I read John’s words about why he wrote this story, “But these are written so that you may come to believe that Jesus is the Messiah, the Son of God, and that through believing you may have life in his name,” and I sense the struggle in these people.
I was not there on the hillside when Jesus fed the five thousand. I was not there when he calmed the storm. I was not there as he died on the cross. I did not wrap his body in strips of cloth. I did not hide in a dark room eluding the Jews. What evidence do I have that Jesus was and is who he says He is – the Son of God, the Son of Man, the Savior and Redeemer of the world?
I wonder where is this belief in my life? Where is God’s faithfulness? What is there to understand? Slogging through indecision, indifference, mediocrity, I’m looking for hands and feet, holes and marks and scars.
Science tells us that patterns of past behavior do not predict future behavior. Can this be true of God as well?
John writes to his beloved community and to us about what to do when we’re not seeing what we’re supposed to be believing.
And Jesus’ reproachful statement, “Have you believed because you have seen me? Blessed are those who have not seen and yet have come to believe,” is perhaps the beginning of that gift.
Our psalm concludes, “The fear of the LORD is the beginning of wisdom; all those who practice it have a good understanding.”
And in this Easter story we see certainly see fear. Fear of the Jews had lingered for days in the dark corners of their hiding places. They did not know what to believe. Jesus had told them what would happen, yet they still dreaded the knock on the door.
Jesus did not knock, but stood among them – literally breathing upon them his very presence. To touch his wounds meant no more fear and no more dealing. And doubting Thomas would be the first to proclaim what that presence meant – God with us.
He should be the one to remind us that it is the poor in spirit who inherit the Kingdom of God. Those who mourn will be comforted. Those who hunger who will be filled. Those who doubt will be met with scarred hands and wounded side.
What is understanding? Nothing that is not a gift of God. Do we come with faith to this Table? Should we, full of ourselves and our confident, nuanced, sophisticated faith? As if our faith is our backstage pass, our special clearance into these special rites and privileges.

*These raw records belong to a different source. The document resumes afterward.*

[src/sv/round_robin_slot_scheduler.sv]
// Round-robin task slot scheduler: slot table, sequencer and result register.
`timescale 1ns / 1ps

// The block keeps NumSlots task slots, each with a status held in flip-flops and a
// saved context, root page number and task id held in small memories. A single
// compare unit walks the slots one per cycle under a sequencer, so the block
// handles one request at a time and drops in_ready_o while it works. A spawn
// scans slots from slot 0 in StSpawn until it finds an unused one (at most
// NumSlots), then hands the result to the output register in StPush. A tick or
// an exit saves or frees the current slot in StPrep, visits slots in the
// round-robin search in StSearch (at most NumSlots), takes the registered memory
// read in StLoad and hands off the result in StPush; when nothing is ready and
// there is no current task StLoad is skipped. The finished result sits in its
// own output register, so a new request may be transferred while the previous
// result still waits for out_ready_i. Reset marks every slot unused, sets the
// next id to one and clears the current task; no clearing pass is needed
// because a slot's memories are always written by a spawn before their read
// data is used.
module round_robin_slot_scheduler
  import rrss_pkg::*;
(
  input  logic                clk_i,
  input  logic                rst_ni,
  input  logic                in_valid_i,
  output logic                in_ready_o,
  input  logic [1:0]          req_type_i,
  input  logic [CtxW-1:0]     context_handle_i,
  input  logic [RootW-1:0]    root_page_i,
  output logic                out_valid_o,
  input  logic                out_ready_i,
  output logic [1:0]          status_o,
  output logic [SlotIdxW-1:0] slot_index_o,
  output logic [CtxW-1:0]     resume_context_o,
  output logic                switched_o,
  output logic [CtxW-1:0]     space_word_o,
  output logic [IdW-1:0]      task_id_o
);

  localparam int unsigned IdxW = SlotIdxW;
  localparam logic [IdxW-1:0] LastIdx = IdxW'(NumSlots - 1);
  localparam logic [IdxW-1:0] FirstAfterZero = IdxW'(1);

  typedef enum logic [2:0] {
    StIdle,
    StSpawn,
    StPrep,
    StSearch,
    StLoad,
    StPush
  } state_e;

  state_e state_q;

  // Latched request.
  logic [1:0]       req_q;
  logic [CtxW-1:0]  ctx_q;
  logic [RootW-1:0] root_q;

  // Slot table control state.
  slot_st_e         slot_st_q [NumSlots];
  logic [IdW-1:0]   next_id_q;
  logic             cur_valid_q;
  logic [IdxW-1:0]  cur_slot_q;

  // Walk position and visit count.
  logic [IdxW-1:0]  idx_q;
  logic [IdxW-1:0]  cnt_q;

  // Result staging, handed to the output register when it is free.
  logic [1:0]       res_status_q;
  logic [IdxW-1:0]  res_slot_q;
  logic [CtxW-1:0]  res_ctx_q;
  logic             res_sw_q;
  logic [CtxW-1:0]  res_space_q;
  logic [IdW-1:0]   res_id_q;

  // Slot memories and their registered read data.
  logic [CtxW-1:0]  ctx_mem  [NumSlots];
  logic [RootW-1:0] root_mem [NumSlots];
  logic [IdW-1:0]   id_mem   [NumSlots];
  logic [CtxW-1:0]  rd_ctx_q;
  logic [RootW-1:0] rd_root_q;
  logic [IdW-1:0]   rd_id_q;

  logic             ctx_we;
  logic             spawn_we;
  logic [IdxW-1:0]  mem_waddr;
  logic             mem_re;
  logic [IdxW-1:0]  mem_raddr;

  logic [IdxW-1:0]  idx_inc;
  logic [IdxW-1:0]  cur_inc;
  slot_st_e         idx_st;
  slot_st_e         cur_st;
  logic             out_free;

  assign in_ready_o = (state_q == StIdle);
  assign out_free   = !out_valid_o || out_ready_i;

  assign idx_inc = (idx_q == LastIdx) ? '0 : idx_q + 1'b1;
  assign cur_inc = (cur_slot_q == LastIdx) ? '0 : cur_slot_q + 1'b1;
  assign idx_st  = slot_st_q[idx_q];
  assign cur_st  = slot_st_q[cur_slot_q];

  // Memory port control. The context is saved when the running task is
  // interrupted; a spawn writes all three memories of the slot it takes.
  always_comb begin
    ctx_we    = 1'b0;
    spawn_we  = 1'b0;
    mem_waddr = idx_q;
    mem_re    = 1'b0;
    mem_raddr = idx_q;
    case (state_q)
      StSpawn: begin
        spawn_we = (idx_st == SlotUnused);
        ctx_we   = (idx_st == SlotUnused);
      end
      StPrep: begin
        mem_waddr = cur_slot_q;
        ctx_we    = !(req_q == ReqExit && cur_valid_q) && cur_valid_q &&
                    (cur_st == SlotRunning);
      end
      StSearch: begin
        mem_re    = 1'b1;
        mem_raddr = (idx_st == SlotReady) ? idx_q : cur_slot_q;
      end
      default: begin
        mem_re = 1'b0;
      end
    endcase
  end

  always_ff @(posedge clk_i) begin
    if (ctx_we) begin
      ctx_mem[mem_waddr] <= ctx_q;
    end
    if (spawn_we) begin
      root_mem[mem_waddr] <= root_q;
      id_mem[mem_waddr]   <= next_id_q;
    end
    if (mem_re) begin
      rd_ctx_q  <= ctx_mem[mem_raddr];
      rd_root_q <= root_mem[mem_raddr];
      rd_id_q   <= id_mem[mem_raddr];
    end
  end

  // Sequencer, slot status and output register.
  always_ff @(posedge clk_i or negedge rst_ni) begin
    if (!rst_ni) begin
      state_q      <= StIdle;
      req_q        <= ReqTick;
      ctx_q        <= '0;
      root_q       <= '0;
      for (int unsigned i = 0; i < NumSlots; i++) begin
        slot_st_q[i] <= SlotUnused;
      end
      next_id_q        <= IdW'(1);
      cur_valid_q      <= 1'b0;
      cur_slot_q       <= '0;
      idx_q            <= '0;
      cnt_q            <= '0;
      res_status_q     <= ResScheduled;
      res_slot_q       <= '0;
      res_ctx_q        <= '0;
      res_sw_q         <= 1'b0;
      res_space_q      <= '0;
      res_id_q         <= '0;
      out_valid_o      <= 1'b0;
      status_o         <= ResScheduled;
      slot_index_o     <= '0;
      resume_context_o <= '0;
      switched_o       <= 1'b0;
      space_word_o     <= '0;
      task_id_o        <= '0;
    end else begin
      // In the hand-off state the output register is refilled below instead.
      if (out_valid_o && out_ready_i && state_q != StPush) begin
        out_valid_o <= 1'b0;
      end
      case (state_q)
        StIdle: begin
          if (in_valid_i) begin
            req_q   <= req_type_i;
            ctx_q   <= context_handle_i;
            root_q  <= root_page_i;
            idx_q   <= '0;
            cnt_q   <= '0;
            state_q <= (req_type_i == ReqSpawn) ? StSpawn : StPrep;
          end
        end
        StSpawn: begin
          if (idx_st == SlotUnused) begin
            slot_st_q[idx_q] <= SlotReady;
            res_status_q     <= ResSpawned;
            res_slot_q       <= idx_q;
            res_ctx_q        <= '0;
            res_sw_q         <= 1'b0;
            res_space_q      <= '0;
            res_id_q         <= next_id_q;
            next_id_q        <= next_id_q + 1'b1;
            state_q          <= StPush;
          end else if (idx_q == LastIdx) begin
            res_status_q <= ResFull;
            res_slot_q   <= '0;
            res_ctx_q    <= '0;
            res_sw_q     <= 1'b0;
            res_space_q  <= '0;
            res_id_q     <= '0;
            state_q      <= StPush;
          end else begin
            idx_q <= idx_inc;
          end
        end
        StPrep: begin
          cnt_q   <= '0;
          state_q <= StSearch;
          if (req_q == ReqExit && cur_valid_q) begin
            // The exiting task gives up its slot; the search starts after slot 0.
            slot_st_q[cur_slot_q] <= SlotUnused;
            cur_valid_q           <= 1'b0;
            cur_slot_q            <= '0;
            idx_q                 <= FirstAfterZero;
          end else begin
            if (cur_valid_q && cur_st == SlotRunning) begin
              slot_st_q[cur_slot_q] <= SlotReady;
            end
            idx_q <= cur_valid_q ? cur_inc : FirstAfterZero;
          end
        end
        StSearch: begin
          if (idx_st == SlotReady) begin
            cur_valid_q      <= 1'b1;
            cur_slot_q       <= idx_q;
            slot_st_q[idx_q] <= SlotRunning;
            res_sw_q         <= 1'b1;
            res_slot_q       <= idx_q;
            state_q          <= StLoad;
          end else if (cnt_q == LastIdx) begin
            if (cur_valid_q) begin
              // Nothing else is ready: the current task keeps running.
              slot_st_q[cur_slot_q] <= SlotRunning;
              res_sw_q              <= 1'b0;
              res_slot_q            <= cur_slot_q;
              state_q               <= StLoad;
            end else begin
              // No task at all: hand the incoming context straight back.
              res_status_q <= ResScheduled;
              res_slot_q   <= '0;
              res_ctx_q    <= ctx_q;
              res_sw_q     <= 1'b0;
              res_space_q  <= '0;
              res_id_q     <= '0;
              state_q      <= StPush;
            end
          end else begin
            idx_q <= idx_inc;
            cnt_q <= cnt_q + 1'b1;
          end
        end
        StLoad: begin
          res_status_q <= ResScheduled;
          res_ctx_q    <= rd_ctx_q;
          res_space_q  <= res_sw_q ? {SpaceMode, {PadW{1'b0}}, rd_root_q} : '0;
          res_id_q     <= rd_id_q;
          state_q      <= StPush;
        end
        StPush: begin
          if (out_free) begin
            out_valid_o      <= 1'b1;
            status_o         <= res_status_q;
            slot_index_o     <= SlotIdxW'(res_slot_q);
            resume_context_o <= res_ctx_q;
            switched_o       <= res_sw_q;
            space_word_o     <= res_space_q;
            task_id_o        <= res_id_q;
            state_q          <= StIdle;
          end
        end
        default: begin
          state_q <= StIdle;
        end
      endcase
    end
  end

endmodule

Or may we come as Thomases with our eyes wide open in disbelief but our stomachs pained and growling ready to eat until we are filled?
I hope that we are not already there, that we might admit that we actually need Christ’s living breathing Spirit in our life and not our own hot air. Funny thing, Jesus knew then as He knows now, that we do need to get a grip on things sometimes. Let Him breathe upon us.
And today I invite you to this Table, to touch his broken body, and live again.